Why is it so hard to find a camera that takes decent domestic lighting shots?

It all depends on your lighting. If it is too flat it will show or if it there is too much contrast it will show. Another problem is with reflecting surfaces. You generally do not light them but you reflect lighting in them. It helps to have big reflecting panels (I know people do not have that sitting around) You could use styrofoam or two colored foamcore (black and white). Play with the angle where your reflecting surface and camera over the subject will form 90 degrees. Light your reflector card that should be 4 by 8 Ft or bigger. Play with reflector card position until it completely covers your subject. Than ideally light your card with falloff.
The other way of doing it is reflect your window on the surface by creating 90 degrees angle between camera surface and window.
Typical problem is if you are using window light from one side than you have too much contrast. In that case use panels to reflect light in dark areas, or use your flash ether reflected or in same cases direct in TTL mode and dial it down 1/3 or 2/3 Fstop if it allows that on your camera. The technic is called fill in flash.
Sometimes reflecting black in high polished areas helps a lot.
What you are trying to do is very often hard even for professional photographers - big dark reflective object.

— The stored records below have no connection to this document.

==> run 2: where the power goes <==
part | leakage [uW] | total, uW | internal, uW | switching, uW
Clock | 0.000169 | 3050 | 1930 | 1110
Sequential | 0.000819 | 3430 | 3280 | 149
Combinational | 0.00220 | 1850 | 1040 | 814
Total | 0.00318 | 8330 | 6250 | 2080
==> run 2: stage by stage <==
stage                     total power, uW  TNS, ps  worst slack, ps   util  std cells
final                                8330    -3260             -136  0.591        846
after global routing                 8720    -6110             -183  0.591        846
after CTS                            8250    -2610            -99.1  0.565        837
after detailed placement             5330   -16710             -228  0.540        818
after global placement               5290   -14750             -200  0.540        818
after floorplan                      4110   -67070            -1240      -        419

In studio conditions gets even worst because you would need to recreate everything - shadow, highlight, light reflection, fall off. Lets not mention dark fabric panels.
Avoid low lighting conditions and use lowest sensitivity settings - 100 ASA. CCD and CMOS chips develop noise in blue and green channel in low light or dark areas situation.
Your shots are great, do not worry. At the end use Photoshop.
:)
 
The problem with indoor lighting is usually placement (direct vs. diffuse, diffuse is usually better but difficult to acheive indoors with conventional lights) as the previous poster mentioned.

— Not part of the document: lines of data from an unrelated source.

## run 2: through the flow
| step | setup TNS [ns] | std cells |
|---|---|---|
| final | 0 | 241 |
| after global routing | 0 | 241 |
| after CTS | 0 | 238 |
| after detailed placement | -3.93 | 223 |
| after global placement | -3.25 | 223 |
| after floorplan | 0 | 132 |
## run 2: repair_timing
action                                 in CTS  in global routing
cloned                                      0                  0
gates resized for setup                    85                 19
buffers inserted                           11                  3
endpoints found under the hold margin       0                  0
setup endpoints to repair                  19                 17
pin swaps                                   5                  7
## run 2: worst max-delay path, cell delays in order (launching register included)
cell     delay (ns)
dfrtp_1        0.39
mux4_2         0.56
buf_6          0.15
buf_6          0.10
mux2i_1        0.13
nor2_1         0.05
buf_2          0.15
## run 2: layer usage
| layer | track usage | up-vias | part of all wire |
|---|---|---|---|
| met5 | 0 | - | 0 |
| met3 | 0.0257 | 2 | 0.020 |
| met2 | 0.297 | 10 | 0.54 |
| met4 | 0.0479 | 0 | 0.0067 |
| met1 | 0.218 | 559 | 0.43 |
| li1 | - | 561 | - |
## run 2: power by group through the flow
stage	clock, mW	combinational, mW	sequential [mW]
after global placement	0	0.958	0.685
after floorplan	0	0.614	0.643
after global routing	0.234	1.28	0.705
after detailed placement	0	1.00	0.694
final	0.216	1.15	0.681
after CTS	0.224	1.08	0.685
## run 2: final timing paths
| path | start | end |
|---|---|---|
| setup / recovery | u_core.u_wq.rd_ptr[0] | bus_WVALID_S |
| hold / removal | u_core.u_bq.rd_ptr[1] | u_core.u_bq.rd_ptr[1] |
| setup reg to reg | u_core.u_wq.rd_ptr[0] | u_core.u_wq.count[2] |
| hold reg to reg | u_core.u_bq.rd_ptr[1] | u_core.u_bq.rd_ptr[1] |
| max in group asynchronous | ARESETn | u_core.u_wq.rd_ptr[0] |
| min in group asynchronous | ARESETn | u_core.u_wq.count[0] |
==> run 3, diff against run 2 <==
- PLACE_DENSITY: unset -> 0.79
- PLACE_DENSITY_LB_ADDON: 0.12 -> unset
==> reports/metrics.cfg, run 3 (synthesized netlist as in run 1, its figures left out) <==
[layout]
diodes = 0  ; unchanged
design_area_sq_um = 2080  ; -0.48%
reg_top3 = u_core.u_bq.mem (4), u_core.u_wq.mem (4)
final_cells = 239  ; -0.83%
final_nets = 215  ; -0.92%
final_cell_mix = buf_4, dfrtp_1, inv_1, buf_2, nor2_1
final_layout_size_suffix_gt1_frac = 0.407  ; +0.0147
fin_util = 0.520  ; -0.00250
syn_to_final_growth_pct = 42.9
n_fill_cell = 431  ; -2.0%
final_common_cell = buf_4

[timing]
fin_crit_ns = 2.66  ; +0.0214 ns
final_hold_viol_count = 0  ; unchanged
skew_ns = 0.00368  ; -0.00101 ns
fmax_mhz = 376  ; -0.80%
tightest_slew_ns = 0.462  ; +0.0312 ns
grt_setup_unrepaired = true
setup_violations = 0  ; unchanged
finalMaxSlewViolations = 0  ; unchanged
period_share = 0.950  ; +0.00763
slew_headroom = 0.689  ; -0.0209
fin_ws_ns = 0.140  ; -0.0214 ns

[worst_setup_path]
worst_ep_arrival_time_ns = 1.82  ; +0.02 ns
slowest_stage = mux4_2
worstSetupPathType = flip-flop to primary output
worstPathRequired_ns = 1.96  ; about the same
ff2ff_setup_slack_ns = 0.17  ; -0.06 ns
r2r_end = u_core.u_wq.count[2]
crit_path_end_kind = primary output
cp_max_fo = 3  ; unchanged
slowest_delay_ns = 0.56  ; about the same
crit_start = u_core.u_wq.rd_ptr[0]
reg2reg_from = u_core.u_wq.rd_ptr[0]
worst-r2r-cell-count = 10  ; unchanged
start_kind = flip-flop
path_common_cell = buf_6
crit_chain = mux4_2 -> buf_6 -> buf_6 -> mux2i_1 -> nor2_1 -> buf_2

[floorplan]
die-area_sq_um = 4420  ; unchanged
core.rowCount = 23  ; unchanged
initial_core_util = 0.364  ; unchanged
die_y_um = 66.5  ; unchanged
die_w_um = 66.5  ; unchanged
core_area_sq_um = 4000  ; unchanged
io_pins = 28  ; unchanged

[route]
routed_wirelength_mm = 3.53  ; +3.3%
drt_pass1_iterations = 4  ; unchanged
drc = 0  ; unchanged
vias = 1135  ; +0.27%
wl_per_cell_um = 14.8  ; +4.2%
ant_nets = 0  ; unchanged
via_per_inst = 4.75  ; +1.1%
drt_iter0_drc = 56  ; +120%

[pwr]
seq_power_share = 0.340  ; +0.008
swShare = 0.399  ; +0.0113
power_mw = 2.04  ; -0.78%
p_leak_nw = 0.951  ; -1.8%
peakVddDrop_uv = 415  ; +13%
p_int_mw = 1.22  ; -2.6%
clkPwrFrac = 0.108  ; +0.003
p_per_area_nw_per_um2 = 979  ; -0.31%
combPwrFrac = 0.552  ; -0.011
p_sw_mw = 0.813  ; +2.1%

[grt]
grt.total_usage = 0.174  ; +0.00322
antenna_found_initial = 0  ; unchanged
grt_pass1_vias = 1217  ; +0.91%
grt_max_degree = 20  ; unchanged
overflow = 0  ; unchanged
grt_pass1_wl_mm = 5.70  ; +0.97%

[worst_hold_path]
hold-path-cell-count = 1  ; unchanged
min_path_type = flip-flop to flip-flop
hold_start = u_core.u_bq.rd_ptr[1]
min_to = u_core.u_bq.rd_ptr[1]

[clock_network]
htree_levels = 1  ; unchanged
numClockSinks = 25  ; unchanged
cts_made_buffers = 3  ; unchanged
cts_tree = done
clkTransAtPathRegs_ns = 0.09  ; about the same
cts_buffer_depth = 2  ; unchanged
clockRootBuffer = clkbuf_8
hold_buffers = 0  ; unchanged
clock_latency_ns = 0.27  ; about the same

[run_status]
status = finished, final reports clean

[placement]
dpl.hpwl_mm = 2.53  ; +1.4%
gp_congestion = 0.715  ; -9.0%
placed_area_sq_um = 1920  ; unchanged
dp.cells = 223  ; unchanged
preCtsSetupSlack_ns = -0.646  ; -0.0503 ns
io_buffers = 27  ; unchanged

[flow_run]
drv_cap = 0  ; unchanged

Light coming through a window is usually reflected light from various surfaces making it bright yet more diffuse. Objects in direct sunlight can be equally difficult to photograph thus the use of reflectors by the pros.

Another factor is light temperature which will affect the color. Sometimes digital cameras have corrective settings for this, often times they don't. In the old days people used filters and relied on the printer at the photo lab to correct things, Nowadays people rely on photoshop type programs.
 
flaevor said:
Another factor is light temperature which will affect the color.

Color temperature is usually corrected through the camera setting/software. On lower end cameras color is done automatically and on better ones manual setting is
possible ether through pre sets (dyalight, indor...) or through the gray balance.
In order to achieve best color you should avoid mixing light sources, such as daylight and incandescent, or fluorescent with any other light and so on. This rule is basic, general rule, but in photography there are almost no rules that are not to be broken. Sometimes you want to mix light sources just for that effect, like warm indor light mixed with late evening available light. But this is just for the effects, so take the above mentioned rule as your guidance for uniform color.
Correcting color in Photoshop or any other software is easy with uniform lighting - a.e. wormer-cooler or green - magenta ratio, but solving mixed lighting situation is impossible with global image controls.
 
diyAudio Member
Joined 2004
Wow chaps, thanks for the tips regarding camera/photography.

I was hoping there'd be a point and shoot camera available that comes close to the colour accuracy and shadow detail resolving power of the human eye in domestic light. The camera I use is a Sony DSC-T50 and isn't very good with anything other than daylight. The night modes (ISO1000 I believe) adds an insane amount of chroma noise. It does have colour temperature controls for various lighting types but they all tend to look either too warm or too cool with nothing that really matches what I'm seeing.

The PC is connected upto a Yamaha DPX1100 projector which I've had ISF calibrated to 6500k for home cinema viewing and another memory at 9000k for general PC use such as gaming, web browsing etc. The calibration guy said that 9000k is a good compromise for this general PC work.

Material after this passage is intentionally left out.